So the molecules of NaCl are held toghther by hydrogen bonds and the molecules of water are held together by hydrogen bonds.
Half right. Hydrogen bonds involve hydrogen atoms. Do you see any hydrogen atoms in NaCl? So, can NaCl be held together by hydrogen bonds? Here's a clue - is there such a thing as an NaCl
molecule?
So first you would have to break those bonds, then break the bonds between the Hydrogen and Oxygen and the bonds between Na and Cl. Am I on the right track?
Not really. Your first point of confusion seems to be regarding the definition of a molecule and what happens when one thing is dissolved in another.

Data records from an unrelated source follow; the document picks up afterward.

This design comes from an exercise in tuning for small area, a short achievable clock period and few clock cycles per item on the open sky130 flow, not from production work. Where RTL was checked, it was by simulation tests only, not by an equivalence proof against the original. Power figures rest on the tool's default switching activity, not on a simulated workload.

Design icmp4_to_icmp6_header_translate, start of the top module:
module icmp4_to_icmp6_header_translate
#(
  parameter int PLATEAU_SLOTS = i46_pkg::PLATEAU_SLOTS_DEF
) (
  input  logic                  clk_i,
  input  logic                  rst_ni,
  input  logic                  cfg_we_i,
  input  logic [i46_pkg::CFG_IDX_W-1:0]  cfg_idx_i,
  input  logic [i46_pkg::CFG_DATA_W-1:0] cfg_data_i,
  input  logic                  in_valid_i,
  output logic                  in_ready_o,
  input  logic [7:0]            in_icmp4_type_i,
  input  logic [7:0]            in_icmp4_code_i,
  input  logic [31:0]           in_icmp4_rest_i,
  input  logic [15:0]           in_echo_identifier_i,
  input  logic [15:0]           in_inner_total_length_i,
  input  logic [15:0]           in_out_link_mtu_i,
  input  logic [15:0]           in_in_link_mtu_i,
  output logic                  out_valid_o,
  input  logic                  out_ready_i,
  output logic                  out_verdict_o,
  output logic                  out_is_error_message_o,
  output logic [7:0]            out_msg6_type_o,
  output logic [7:0]            out_msg6_code_o,
  output logic [31:0]           out_icmp6_rest_o
);
Size: roughly 1,600 cells after synthesis, ~350 flip-flops, roughly 19,000 um^2 of cells after synthesis.
clock: 5.5 ns
lec_check: 0
cap_margin: 20
core_margin: 2
core_utilization: 40
cts_buf_list: sky130_fd_sc_hd__clkbuf_8
setup_slack_margin: 2.8
slew_margin: 20
standard.sh (not shown) runs the stock make flow with config.mk's settings and CLKGATE_MAP_FILE= SYNTH_SCRIPT=/design/flow/synth_recipe.tcl, a recipe that flattens the netlist after the stock synthesis.
==> flow/flow/run.sh <==
#!/bin/bash
# The standard layout, with plain buffers on the ports instead of the
# delay buffers buffer_ports picks by default, and a clock tree with larger
# sink clusters and no dummy loads.
set -euo pipefail
export BUFFER_PORTS_ARGS="-buffer_cell sky130_fd_sc_hd__buf_1"
export CTS_ARGS="-sink_clustering_enable -repair_clock_nets -dont_use_dummy_load -buf_list sky130_fd_sc_hd__clkbuf_16 -sink_clustering_size 20 -sink_clustering_max_diameter 80"
bash standard.sh > standard.log 2>&1
Then changed:
--- a/flow/design.v
+++ b/flow/design.v
@@ -234,25 +234,24 @@
       8'd16: r = 8'd24;
       8'd17: r = 8'd24;
       8'd18: r = 8'd24;
       8'd19: r = 8'd24;
       default: r = PTR_NONE;
     endcase
     ptr_map = r;
   endfunction
   logic [3:0]         k1_d, k1_q;
-  logic [15:0]        a1_d, a1_q, b1_q, lnk1;
+  logic [15:0]        a1_d, a1_q, b1_q, c1_q;
   logic [PLATEAU_SLOTS-1:0] hit1_d, hit1_q;
-  logic               sel4;
+  logic               sel4_d, sel4_q;
   logic [7:0]         ptr6;
   assign ptr6   = ptr_map(in_icmp4_rest_i[31:24]);
-  assign sel4   = ({1'b0, in_in_link_mtu_i} + IPV4_HDR_LEN) < {1'b0, in_out_link_mtu_i};
-  assign lnk1   = sel4 ? (in_in_link_mtu_i + 16'd20) : in_out_link_mtu_i;
+  assign sel4_d = ({1'b0, in_in_link_mtu_i} + IPV4_HDR_LEN) < {1'b0, in_out_link_mtu_i};
   i46_plateau_search #(
     .PLATEAU_SLOTS (PLATEAU_SLOTS)
   ) u_search (
     .slots_i   (plateau_q),
     .written_i (written_q),
     .count_i   (count_q),
     .tot_len_i (in_inner_total_length_i),
     .hit_o     (hit1_d)
   );
@@ -280,49 +279,51 @@
           k1_d = K_PARAM;
         end
       end
       default:             k1_d = K_DROP;
     endcase
   end
   always_comb begin
     case (in_icmp4_type_i)
       ICMP4_ECHO_REQUEST, ICMP4_ECHO_REPLY: a1_d = in_echo_identifier_i;
-      ICMP4_DEST_UNREACH:                   a1_d = lnk1;
+      ICMP4_DEST_UNREACH:                   a1_d = in_out_link_mtu_i;
       ICMP4_TIME_EXCEEDED:                  a1_d = {8'b0, in_icmp4_code_i};
       default:                              a1_d = {8'b0, ptr6};
     endcase
   end
   always_ff @(posedge clk_i) begin
     if (in_fire) begin
       k1_q   <= k1_d;
       a1_q   <= a1_d;
       b1_q   <= in_icmp4_rest_i[15:0];
+      c1_q   <= in_in_link_mtu_i;
       hit1_q <= hit1_d;
+      sel4_q <= sel4_d;
     end
   end
   logic [3:0]        k2_q;
   logic [15:0]       a2_d, a2_q, b2_d, b2_q;
   logic [16:0]       c2_d, c2_q;
   logic [15:0]       plat, lnk, lnk_m20;
   logic              lnk_low, lnk_ok;
   logic              frag1;
   i46_plateau_pick #(
     .PLATEAU_SLOTS (PLATEAU_SLOTS)
   ) u_pick (
     .slots_i   (plateau_q),
     .written_i (written_q),
     .hit_i     (hit1_q),
     .value_o   (plat)
   );
-  assign lnk     = a1_q;
-  assign lnk_m20 = a1_q - 16'd20;
-  assign lnk_low = raise_q && (a1_q < MIN_MTU6);
-  assign lnk_ok  = raise_q || (a1_q >= 16'd20);
+  assign lnk     = sel4_q ? (c1_q + 16'd20) : a1_q;
+  assign lnk_m20 = sel4_q ? c1_q : (a1_q - 16'd20);
+  assign lnk_low = raise_q && (sel4_q ? (c1_q < 16'd1260) : (a1_q < MIN_MTU6));
+  assign lnk_ok  = raise_q || sel4_q || (a1_q >= 16'd20);
   assign frag1   = (k1_q == K_FRAG);
   assign a2_d = frag1 ? (lnk_low ? MIN_MTU6 : lnk) : a1_q;
   assign b2_d = (frag1 && (b1_q == '0)) ? plat : b1_q;
   assign c2_d = {lnk_ok, lnk_low ? 16'd1260 : lnk_m20};
   always_ff @(posedge clk_i) begin
     if (v1_q && rdy2) begin
       k2_q <= k1_q;
       a2_q <= a2_d;
       b2_q <= b2_d;
=> The changed run passed the timing, DRC and antenna checks. Setup slack improved by 0.58 ns. Sequential cell count came out higher by 17. Fmax came out higher by 22%. Worst hold slack got worse by 0.042 ns. Global-route usage came out lower by 1.2 points.
Testbench counts after the change, summed over its fixed seeds: cycles 8,448, items 8,192.
No functional check of the RTL was part of the first run of this note.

Let's start with the first part: what is the definition of a molecule. Water and table salt are very different substances. Water consists of discrete molecules of H
2O that are glued together by weak forces called hydrogen bonds. This is why water is a liquid - if there were not attractive forces between water molecules, they would just go everywhere. Each molecule of course consists of three atoms (two hydrogen atoms and one oxygen atom) and these atoms are held together by covalent bonds. So the atoms are glued together by covalent bonds (in which electrons are shared between atoms) to form molecules, and molecules are glued together by weaker bonds called hydrogen bonds to form a macroscopic liquid we call the substance water. Hydrogen bonds are attractions between a hydrogen on one water molecule and an oxygen on another nearby water molecule. They are intermolecular bonds (often called intermolecular interactions to avoid confusion. Contrast this to the covalent bonds between the atoms that make up each water molecule - these are intramolecular bonds. We know the latter are stronger because heating up a glass of water causes boiling to a gas - in water vapor, the intermolecular hydrogen bond interactions are destroyed and the glue holding water molecules together disappears, but the water molecules are still water molecules. You have to use a lot more energy or expose the water to some other substances to destroy the intramolecular covalent bonds that glue together each atom of a single water molecule.

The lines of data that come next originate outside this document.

This design comes from an exercise in tuning for small area, a short achievable clock period and few clock cycles per item on the open sky130 flow, not from production work. Function was checked by simulation only, so behaviour that the tests miss may differ from the original.

==> flow/design.v, too long to show whole: its modules and the start of the top module <==
// module material_eval: 2185 lines
// module phase_count: 375 lines
// module taper_blend: 1577 lines
// module eval_control: 57 lines
// module board_eval: 50 lines
module board_eval
#(
   parameter int EVAL_WIDTH = 16                       
)
(
   input  logic                         clk,
   input  logic                         reset,
   input  logic [255:0]                 board_in,
   input  logic                         board_valid,
   input  logic                         attack_done,
   input  logic                         clear_eval,
   output logic signed [EVAL_WIDTH-1:0] eval,
   output logic                         eval_valid
);
  // ...
==> flow/flow/run.sh <==
#!/bin/bash
# The standard layout with two changes:
#  - after the standard synthesis, fapol.py removes inverters around the full adders
#    by using some adders with all pins inverted (a full adder is self-dual); the
#    registers are not touched;
#  - the input and output ports are buffered with buf_2 cells.
set -euo pipefail
R=orfs/results/sky130hd/board_eval/base
bash standard.sh synth > synth_flow.log 2>&1
cp $R/1_2_yosys.v synth_standard.v
python3 flow/fapol.py synth_standard.v $R/1_2_yosys.v > fapol.log 2>&1
touch $R/1_2_yosys.v
bash standard.sh finish BUFFER_PORTS_ARGS="-buffer_cell sky130_fd_sc_hd__buf_2" > finish_flow.log 2>&1
==> flow/flow/fapol.py <==
#!/usr/bin/env python3
"""Removes inverters around full-adder cells in a Yosys gate netlist.

A full adder is self-dual: FA(~a, ~b, ~c) = (~sum, ~cout). Synthesis extracts full
adders with arbitrary input and output polarities and fills the gaps with inverters.
This script picks, for every full adder, whether to use it as is or with all of its
pins inverted, so as to need as few inverters as possible, then rewires the netlist:
every inverter is removed and one inverter per net is put back where some load
needs the inverted value. Registers and all other cells are left as they are.

usage: fapol.py in.v out.v
"""
import math
import random
import re
import sys
from collections import defaultdict

OUT_PINS = {'X', 'Y', 'Q', 'Q_N', 'SUM', 'COUT', 'HI', 'LO'}

src = open(sys.argv[1]).read()
m = re.search(r'^module\s.*?;\n', src, re.S | re.M)
head_end = m.end()
body = src[head_end:]
inst_re = re.compile(r'^\s*(sky130_fd_sc_hd__\w+)\s+(\S+)\s*\((.*?)\);\n', re.S | re.M)
pin_re = re.compile(r'\.(\w+)\(([^()]*)\)')

decls = []       # text lines that are not instances (ports, wires)
insts = []       # [type, name, [(pin, net)]]
pos = 0
for mm in inst_re.finditer(body):
    decls.append(body[pos:mm.start()])
    insts.append([mm.group(1), mm.group(2), [(p, n.strip()) for p, n in pin_re.findall(mm.group(3))]])
    pos = mm.end()
tail = body[pos:]
assert 'assign' not in ''.join(decls) + tail, 'assign statements not handled'

outputs = set()
for line in src[:head_end].split('\n') + ''.join(decls).split('\n'):
    mo = re.match(r'\s*output\s+(\[(\d+):(\d+)\]\s+)?(\S+);', line)
    if mo:
        if mo.group(1):
            hi, lo = int(mo.group(2)), int(mo.group(3))
            for i in range(min(hi, lo), max(hi, lo) + 1):
                outputs.add('%s[%d]' % (mo.group(4), i))
        else:
            outputs.add(mo.group(4))


def is_inv(t):
    return re.match(r'sky130_fd_sc_hd__inv_\d+$', t) is not None


def is_fa(t):
    return re.match(r'sky130_fd_sc_hd__fa_\d+$', t) is not None


driver = {}
for idx, (t, name, pins) in enumerate(insts):
    for p, n in pins:
        if p in OUT_PINS:
            driver[n] = idx

# Inverters that may be removed: not driving an output port
removable = set()
for idx, (t, name, pins) in enumerate(insts):
    if is_inv(t):
        y = dict(pins)['Y']
        if y not in outputs:
            removable.add(idx)


def resolve(n):
    """(base net, parity) through removable inverters."""
    par = 0
    seen = 0
    while n in driver and driver[n] in removable:
        n = dict(insts[driver[n]][2])['A']
        par ^= 1
        seen += 1
        assert seen < 100
    return n, par


# Loads: (instance index, pin, base, parity)
loads = []
for idx, (t, name, pins) in enumerate(insts):
    if idx in removable:
        continue
    for p, n in pins:
        if p in OUT_PINS:
            continue
        b, par = resolve(n)
        loads.append((idx, p, b, par))

fa_ids = [i for i, x in enumerate(insts) if is_fa(x[0])]
flip = defaultdict(int)
loads_of_base = defaultdict(list)
for li, (idx, p, b, par) in enumerate(loads):
    loads_of_base[b].append(li)


def drv_flip(b):
    d = driver.get(b)
    return flip[d] if d is not None and is_fa(insts[d][0]) else 0


def need_inv(li):
    idx, p, b, par = loads[li]
    lf = flip[idx] if is_fa(insts[idx][0]) else 0
    return par ^ lf ^ drv_flip(b)


def base_cost(b):
    return 1 if any(need_inv(li) for li in loads_of_base[b]) else 0


def fa_bases(i):
    out = set()
    for p, n in insts[i][2]:
        if p in OUT_PINS:
            out.add(n)
        else:
            out.add(resolve(n)[0])
    return out


bases_of_fa = {i: fa_bases(i) for i in fa_ids}
all_bases = set(loads_of_base)
before = sum(base_cost(b) for b in all_bases)
def local_cost(i):
    return sum(base_cost(b) for b in bases_of_fa[i])


# Greedy single flips, then simulated annealing with a fixed seed
def greedy():
    for sweep in range(50):
        changed = 0
        for i in fa_ids:
            c0 = local_cost(i)
            flip[i] ^= 1
            if local_cost(i) < c0:
                changed += 1
            else:
                flip[i] ^= 1
        if not changed:
            break


greedy()
rng = random.Random(1)
cur = sum(base_cost(b) for b in all_bases)
best = cur
best_flip = dict(flip)
steps = 300000
for step in range(steps):
    temp = 1.5 * (1 - step / steps) + 0.05
    i = rng.choice(fa_ids)
    c0 = local_cost(i)
    flip[i] ^= 1
    d = local_cost(i) - c0
    if d <= 0 or rng.random() < math.exp(-d / temp):
        cur += d
        if cur < best:
            best = cur
            best_flip = dict(flip)
    else:
        flip[i] ^= 1
flip.clear()
flip.update(best_flip)
greedy()
after = sum(base_cost(b) for b in all_bases)
n_removable = len(removable)

# Rewire
inv_net = {}
new_insts = []
k = 0
for b in sorted(all_bases):
    if base_cost(b):
        w = '_fapol_n%d_' % k
        inv_net[b] = w
        new_insts.append(['sky130_fd_sc_hd__inv_1', '_fapol_i%d_' % k, [('A', b), ('Y', w)]])
        k += 1
pin_net = {}
for li, (idx, p, b, par) in enumerate(loads):
    pin_net[(idx, p)] = inv_net[b] if need_inv(li) else b

dead = set(dict(insts[i][2])['Y'] for i in removable)


def drop_dead(text):
    keep = []
    for line in text.split('\n'):
        mo = re.match(r'\s*wire\s+(\S+)\s*;\s*$', line)
        if mo and mo.group(1) in dead:
            continue
        keep.append(line)
    return '\n'.join(keep)


decls = [drop_dead(x) for x in decls]
out = [src[:head_end]]
out.append(''.join(decls[:1]))
for b, w in sorted(inv_net.items(), key=lambda x: x[1]):
    out.append('  wire %s;\n' % w)
out.append(''.join(decls[1:]))


def emit(t, name, pins):
    s = '  %s %s (\n' % (t, name)
    s += ',\n'.join('    .%s(%s%s)' % (p, n, ' ' if n.startswith('\\') else '') for p, n in pins)
    return s + '\n  );\n'


for idx, (t, name, pins) in enumerate(insts):
    if idx in removable:
        continue
    pins = [(p, n if p in OUT_PINS else pin_net[(idx, p)]) for p, n in pins]
    out.append(emit(t, name, pins))
for t, name, pins in new_insts:
    out.append(emit(t, name, pins))
out.append(tail)
open(sys.argv[2], 'w').write(''.join(out))
print('fapol: %d full adders, %d flipped; inverters %d -> %d'
      % (len(fa_ids), sum(flip[i] for i in fa_ids), n_removable, after))
if len(sys.argv) > 3:
    from collections import Counter
    c = Counter()
    for b in inv_net:
        allinv = all(need_inv(li) for li in loads_of_base[b])
        d = driver.get(b)
        dt = insts[d][0].replace('sky130_fd_sc_hd__', '') if d is not None else 'port'
        c[(allinv, dt)] += 1
    for k, v in c.most_common(30):
        print(v, k)
==> flow/standard.sh <==
#!/bin/bash
# synth_recipe.tcl (not shown) runs the flow's synth.tcl, then flattens the netlist and writes it again
# the make line also repeats each setting of config.mk as NAME=value (left out here)
make -C /OpenROAD-flow-scripts/flow DESIGN_CONFIG=/design/flow/config.mk WORK_HOME=/design/flow/orfs CLKGATE_MAP_FILE= SYNTH_SCRIPT=/design/flow/synth_recipe.tcl "${@:-finish}"
==> flow/config.mk <==
export PLATFORM = sky130hd
export DESIGN_NAME = board_eval
export DESIGN_NICKNAME = board_eval
export VERILOG_FILES = /design/flow/design.v
export SDC_FILE = /design/flow/constraint.sdc
export NUM_CORES = 4
export LEC_CHECK = 0
export CAP_MARGIN = 20
export CORE_MARGIN = 2
export CORE_UTILIZATION = 40
export SETUP_SLACK_MARGIN = 1.3
export SLEW_MARGIN = 20
==> flow/constraint.sdc <==
create_clock -name core_clock -period 7.0 [get_ports {clk}]
set_input_delay 1.4000 -clock core_clock [delete_from_list [all_inputs] [get_ports {clk}]]
set_output_delay 1.4000 -clock core_clock [all_outputs]
set_load 0.01 [all_outputs]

Table salt does not consist of NaCl molecules. Chlorine atoms like electrons so much more than sodium atoms do that they steal the electrons and hoard them to themselves. This is very different form the internal bonds of water molecules, where electrons are shared more evenly. Because all the chlorines end up negatively charged (extra electrons) and the sodium atoms end up positively charged (loss of electrons), they all tend to stick together in one large crystalline mass. The formula of sodium chloride is NaCl, but there's no discrete and distinguishable unit we could call a single NaCl molecule. This is what distinguishes any kind of salt. The bonds that hold all these ions together are called ionic bonds - every sodium atom is connected to nearby chloride atoms by forces of electric attraction, and vice-versa.
Having all that background, can you imagine now what happens when you dissolve salt in water? And remember, this process does not involve destroying any water molecules (to a good approximation), but it does result in disruption interactions between water molecules.